Después de las elecciones creo que todos (ganadores y perdedores) quedamos tan maltratados como las piernas de los futbolistas después de un partido.
Autor: HÉCTOR ABAD FACIOLINCE
Por eso es hora de cambiar de tema y, en lugar de restregar en la cara la victoria a los perdedores, o en vez de denunciar a quienes nos pusieron —con foto— en un mosaico al lado de guerrilleros acusándonos de ser “comunistas, terroristas, sicarios”, hablar más bien de la otra alegría que hoy duplica la felicidad electoral: los estupendos partidos del equipo de fútbol de Colombia, guiado magistralmente por el elegante y discreto José Pékerman, el judío gaucho. Sus victorias son victorias bien estudiadas, de alguien que trabaja con la razón y el estudio, y no con el bolillo machista y patriotero de los que creen en la prepotencia, la victoria a como dé lugar, el enemigo, y demás tonterías emotivas, nacionalistas y dañinas.
Por muchos años los colombianos tuvimos que resignarnos a ser hinchas de otros equipos latinoamericanos. Algunos, de Argentina o Uruguay; otros —entre los que me cuento—, de Brasil. El Mundial del 70, que vi a los 11 años con mis primos de Cartagena, en las vacaciones de mitad de año, es para mí el recuerdo de una victoria casi propia: la del equipo que mejor ha hecho goles en la historia. Yo creo que fue por ese Mundial que Colombia adoptó una camiseta del mismo color de la de Brasil: algún día queríamos ser como ellos. Y además ese era el color de la mitad de nuestra bandera (la que William Ospina adoptó adecuadamente como su franja, hace años, para no tener que ser ni rojo liberal ni azul conservador).
Y el equipo de este año, al fin, e incluso sin la magia de Falcao (sacado del Mundial por el azar del choque con un jugador de segunda), es un equipo que juega colectivamente, y baila, y corre, y agrada. Hace un fútbol alegre, pero eficaz y serio. El portero es sereno, Cuadrado con la redonda es inventivo, todo lo contrario de cuadriculado, James es inteligente, Yepes es fuerte. Es posible que incluso el hecho de no tener en la selección a un ídolo, a un claro referente adelante, le haya convenido al equipo para jugar de un modo más colectivo.
El otro día un amigo, Ricardo Bada, me mandó un ensayo muy agudo sobre el fútbol, en el que un inglés, Simon Critchley, define este juego como “el ballet de la clase trabajadora”. Y al ver la hipnosis, la emoción, la magia de tristeza y alegría que un partido de fútbol puede generar en millones y millones de personas en todos los continentes del mundo, uno no puede dudar de que Critchley tiene razón. Ahí él subraya también la importancia de que un equipo sea una asociación de individuos que juega colectivamente, y en el que el esfuerzo personal se traduzca en un efecto de conjunto, en el que cada uno trabaja para todos los otros, defiende y ayuda a todos los otros, y recibe al final una porción del triunfo colectivo.

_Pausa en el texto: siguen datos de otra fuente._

This is an optimization exercise on Yosys and OpenROAD, whose aim is small area, not a production implementation.
At most, simulation tests tie the RTL to the original design; equivalence was not proved.
Power figures rest on the tool's default switching activity, not on a simulated workload.

==> module Shift_filter, before the edit <==
module Shift_filter
				(
				i_clk,
				i_arst_n,
				i_filter,
				i_fop_fin,
				o_filter
				);
input	i_clk;
input	i_arst_n;
input 	[6:0]	i_fop_fin;
input	signed	[17:0]	i_filter;
output	reg signed	[17:0]	o_filter;
reg	[6:0]	phase;
reg		started;		 
reg	[3:0]	tap_k;
reg signed	[17:0]	hold_reg;
reg signed	[17:0]	ring [0:9];
reg signed	[24:0]	acc;
integer i;
wire	take = (phase == i_fop_fin);
always @(posedge i_clk, negedge i_arst_n) begin
	if (!i_arst_n) begin
		phase <= 0;
		started <= 0;
	end else begin
		phase <= take ? 7'd0 : phase + 1'b1;
		if (take)
			started <= 1;
	end
end
localparam [3:0] K0 = 4'd6, K1 = 4'd4, K2 = 4'd15, K3 = 4'd0, K4 = 4'd3,
		K5 = 4'd11, K6 = 4'd13, K7 = 4'd12, K8 = 4'd14, K9 = 4'd5;
always @(posedge i_clk)
	if (!take)
		case (tap_k)
		K0: tap_k <= K9;
		K1: tap_k <= K0;
		K2: tap_k <= K1;
		K3: tap_k <= K2;
		K4: tap_k <= K3;
		K5: tap_k <= K4;
		K6: tap_k <= K5;
		K7: tap_k <= K6;
		K8: tap_k <= K7;
		K9: tap_k <= K8;
		default: tap_k <= K9;
		endcase
always @(posedge i_clk)
	if (take)
		hold_reg <= i_filter;
wire	early = ~|phase[6:4];
wire	first = early & (phase[3:0] == 4'd0);
wire	w_tap = early & (phase[3:0] >= 4'd1) & (phase[3:0] <= 4'd10);
wire	w_w0 = early & (phase[3:0] >= 4'd2) & (phase[3:0] <= 4'd11);
wire	w_h = first;
wire	bias = early & (phase[3:0] == 4'd12);
wire	k0 = (tap_k == K0);
wire	k8 = (tap_k == K9) | (tap_k == K8) | (tap_k == K2) | (tap_k == K1);
wire	k11 = (tap_k == K6) | (tap_k == K4);
wire	k16 = (tap_k == K5);
wire	kw0 = (tap_k == K5) | (tap_k == K3);
wire	ins = w_tap & k0;
wire	sel_h = started & ins;
wire	sel_r = started & ~ins;
always @(posedge i_clk) begin
	ring[0] <= ({18{sel_h}} & hold_reg) | ({18{sel_r}} & ring[9]);
	for (i = 1; i < 10; i = i + 1)
		ring[i] <= ring[i - 1];
end
wire signed	[17:0]	tap = ring[9];
wire signed	[17:0]	w0 = ring[0];
wire	p2 = w_tap & (k0 | k11);
wire	p3 = w_tap & k8;
wire	p_w0 = w_w0 & kw0;
wire	q_t = w_tap & k0;
wire	q4 = w_tap & (k11 | k16);
wire	[21:0]	p = ({22{p2}} & {{2{tap[17]}}, tap, 2'b0})
			| ({22{p3}} & {tap[17], tap, 3'b0})
			| ({22{p_w0}} & {{4{w0[17]}}, w0});
wire	[21:0]	q = ({22{q_t}} & {{4{tap[17]}}, tap})
			| ({22{q4}} & {tap, 4'b0})
			| ({22{w_h}} & {{4{hold_reg[17]}}, hold_reg})
			| {17'd0, bias, 4'd0};
wire	[24:0]	a = first ? ~{{5{hold_reg[17]}}, hold_reg, 2'b00} : acc;
wire	[24:0]	b = {3'b111, p[21], ~p[20:0]};
wire	[24:0]	c = {3'b000, ~q[21], q[20:0]};
wire	[24:0]	s = a ^ b ^ c;
wire	[24:0]	m = (a & b) | (a & c) | (b & c);
reg	[1:0]	cs_pend;		 
reg	[1:0]	rc_pend;		 
wire	[24:0]	cy = {m[23:17], cs_pend[1], m[15:9], cs_pend[0], m[7:0], 1'b1};
wire	[24:0]	ci;
wire	[24:0]	sum = s ^ cy ^ ci;
wire	[24:0]	co = (s & cy) | (s & ci) | (cy & ci);
assign	ci = {co[23:17], rc_pend[1], co[15:9], rc_pend[0], co[7:0], first};
always @(posedge i_clk) begin
	acc <= sum;
	cs_pend <= {m[16], m[8]};
	rc_pend <= {co[16], co[8]};
end
wire	ovf = (acc[24:22] != 3'b000) && (acc[24:22] != 3'b111);
wire	load = started & ~early;
wire	keep_y = load & ~ovf;
wire	set_lo = load & ovf & ~acc[24];		 
wire	set_hi = load & ovf & acc[24];		 
wire	[17:0]	y = {acc[22:6], acc[5] & (|acc[4:0])};
always @(posedge i_clk, negedge i_arst_n)
	if (!i_arst_n)
		o_filter <= 0;
	else
		o_filter <= ({18{keep_y}} & y) | ({18{~load}} & o_filter) | {set_hi, {17{set_lo}}};
endmodule
==> flow/config.mk <==
export PLATFORM = sky130hd
export DESIGN_NAME = Shift_filter
export DESIGN_NICKNAME = Shift_filter
export VERILOG_FILES = /design/flow/design.v
export SDC_FILE = /design/flow/constraint.sdc
export NUM_CORES = 4
export LEC_CHECK = 0
export ABC_AREA = 1
export CAP_MARGIN = 0
export CORE_MARGIN = 2
export CORE_UTILIZATION = 65
export PLACE_DENSITY = 0.8
export SLEW_MARGIN = 0
==> flow/constraint.sdc <==
create_clock -name core_clock -period 7.0 [get_ports {i_clk}]
set_input_delay 1.4000 -clock core_clock [delete_from_list [all_inputs] [get_ports {i_clk}]]
set_output_delay 1.4000 -clock core_clock [all_outputs]
set_load 0.01 [all_outputs]
standard.sh (not shown) runs the stock make flow with config.mk's settings and CLKGATE_MAP_FILE= SYNTH_SCRIPT=/design/flow/synth_recipe.tcl, a recipe that flattens the netlist after the stock synthesis.
==> flow/flow/run.sh <==
#!/bin/bash
# The standard layout (the standard.sh), with these changes to how it is made:
#  - Yosys's ABC step maps with an area-oriented script (flow/abc_area.script)
#    in place of ORFS's abc_area.script, in a copy of ORFS's scripts folder;
#  - in that copy, right after the full adders are mapped, flow/fa_polarity.py
#    picks for each full adder the polarity (a full adder is self-dual) that
#    leaves the fewest inverters between adders and flip-flops;
#  - the port buffers are plain buf_1 cells;
#  - clock tree synthesis runs with the options in flow/cts_args.
set -euo pipefail
rm -rf scripts_local
cp -r "$FLOW_HOME/scripts" scripts_local
cp flow/abc_area.script scripts_local/abc_area.script
python3 - scripts_local/synth.tcl <<'PY'
import sys
p = sys.argv[1]
s = open(p).read()
anchor = "# Technology mapping of latches"
hook = """# Full adders in the cheaper of their two polarities (flow/fa_polarity.py)
write_json $::env(RESULTS_DIR)/fa_polarity_in.json
puts [exec python3 $::env(FA_POLARITY_PY) $::env(RESULTS_DIR)/fa_polarity_in.json $::env(RESULTS_DIR)/fa_polarity_out.json]
design -reset
read_json $::env(RESULTS_DIR)/fa_polarity_out.json
hierarchy -top $::env(DESIGN_NAME)
opt_clean

"""
assert s.count(anchor) == 1
open(p, "w").write(s.replace(anchor, hook + anchor))
PY
export FA_POLARITY_PY="$PWD/flow/fa_polarity.py"
bash standard.sh "SCRIPTS_DIR=$PWD/scripts_local" \
	"BUFFER_PORTS_ARGS=-buffer_cell sky130_fd_sc_hd__buf_1" \
	"CTS_ARGS=$(cat flow/cts_args)" finish > standard_flow.log 2>&1
Other scripts of this flow, unchanged in this note and not shown: flow/flow/abc_area.script, flow/flow/cts_args, flow/flow/fa_polarity.py
The starting point passed the timing, DRC and antenna checks.
Then changed:
--- a/flow/design.v
+++ b/flow/design.v
@@ -31,20 +31,18 @@
 	end
 end
-localparam [3:0] K0 = 4'd6, K1 = 4'd4, K2 = 4'd15, K3 = 4'd0, K4 = 4'd3,
-		K5 = 4'd11, K6 = 4'd13, K7 = 4'd12, K8 = 4'd14, K9 = 4'd5;
 always @(posedge i_clk)
 	if (!take)
 		case (tap_k)
-		K0: tap_k <= K9;
-		K1: tap_k <= K0;
-		K2: tap_k <= K1;
-		K3: tap_k <= K2;
-		K4: tap_k <= K3;
-		K5: tap_k <= K4;
-		K6: tap_k <= K5;
-		K7: tap_k <= K6;
-		K8: tap_k <= K7;
-		K9: tap_k <= K8;
-		default: tap_k <= K9;
+		4'd6: tap_k <= 4'd5;
+		4'd4: tap_k <= 4'd6;
+		4'd15: tap_k <= 4'd4;
+		4'd0: tap_k <= 4'd15;
+		4'd3: tap_k <= 4'd0;
+		4'd11: tap_k <= 4'd3;
+		4'd13: tap_k <= 4'd11;
+		4'd12: tap_k <= 4'd13;
+		4'd14: tap_k <= 4'd12;
+		4'd5: tap_k <= 4'd14;
+		default: tap_k <= 4'd5;
 		endcase
 always @(posedge i_clk)
@@ -57,9 +55,9 @@
 wire	w_h = first;
 wire	bias = early & (phase[3:0] == 4'd12);
-wire	k0 = (tap_k == K0);
-wire	k8 = (tap_k == K9) | (tap_k == K8) | (tap_k == K2) | (tap_k == K1);
-wire	k11 = (tap_k == K6) | (tap_k == K4);
-wire	k16 = (tap_k == K5);
-wire	kw0 = (tap_k == K5) | (tap_k == K3);
+wire	k0 = (tap_k == 4'd6);
+wire	k8 = (tap_k == 4'd5) | (tap_k == 4'd14) | (tap_k == 4'd15) | (tap_k == 4'd4);
+wire	k11 = (tap_k == 4'd13) | (tap_k == 4'd3);
+wire	k16 = (tap_k == 4'd11);
+wire	kw0 = (tap_k == 4'd11) | (tap_k == 4'd0);
 wire	ins = w_tap & k0;
 wire	sel_h = started & ins;
What happened:
- sequential cell count stays the same
- wire length does not change
- synthesized area is unchanged
- register-to-register slack hardly moves
- worst setup slack does not change
- design area is unchanged
- total power does not change
- non-clock buffer count is unchanged
- via count does not change
- cell count stays the same
- count of clock-buffer cells in the layout does not change
- clock power hardly moves
- clock skew is unchanged
For the second run of this note, only the layout was checked, not whether the RTL still works.

## separate check: timing with driven ports
In the flow no input, the clock included, has a driving cell. The finished layouts below were timed again as built, in two steps. Step 1 sets driving cells, clkbuf_16 on the clock port and buf_2 on the other inputs (assumed; they add their load-dependent delay and slew). Step 2 adds t to the input delays and takes it off the output delays; t is the mean of the earliest and latest rising clock arrival at the registers after step 1. Input paths then give back, and output paths get back, about the clock's delay inside the block. Slacks: no drivers / after step 1 / after step 2; pairs: no drivers / after step 1.
run	shift t [ns]	setup WS [ns]	latest minus earliest clock arrival (ns)	pins driven straight from the clock port
the first run	0.594	0.707 / 0.707 / 0.707	0.069 / 0.068	1
the second run	0.594	0.707 / 0.707 / 0.707	0.069 / 0.068	1
After both steps every run listed still meets setup and hold.
From an optimization exercise on the open Yosys and OpenROAD flow, aimed at small area, a short achievable clock period and few clock cycles per item; shortcuts taken in it are not production practice.
Function was not checked in any run shown here: the RTL went through the layout flow alone.

==> flow/config.mk <==
export PLATFORM = sky130hd
export DESIGN_NAME = sphincs_compute_H_msg
export DESIGN_NICKNAME = sphincs_compute_H_msg
export VERILOG_FILES = /design/flow/design.v
export SDC_FILE = /design/flow/constraint.sdc
export NUM_CORES = 4
export LEC_CHECK = 0
export CAP_MARGIN = 20
export CORE_MARGIN = 2
export CORE_UTILIZATION = 40
export SLEW_MARGIN = 20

Sí, he cambiado de tema para alegrarme como toda Colombia por tener una selección en octavos de final en un Mundial. Pero algo más sobre el tema viejo y político sí tengo que decirlo: los triunfos de los ciclistas en Italia, y el de la selección en Brasil, le ayudaron tanto a la victoria de Santos como la unión de muchos partidos contra el miedo y la guerra. Algunos trataron de convencernos de que en Colombia nada ha cambiado desde los tiempos de la Colonia; otros intentaron asustarnos con el coco de que Colombia iba hacia el abismo del castro-chavismo. Unos y otros querían hacernos ver como un país triste y derrotado, o como un país abocado a la tiranía y al fracaso económico y social. Nosotros apostamos por un país optimista, deseoso de triunfo, alegre y sereno al mismo tiempo. La cosa salió bien: por eso esta semana hemos estado bailando en una pata. Bailando al ritmo de los votos y de los goles, contra los pregoneros del resentimiento y los profetas del miedo. Ya vendrán, seguramente, tristezas y derrotas, porque la vida es así. Pero, cuando vengan, que nos quiten lo bailado.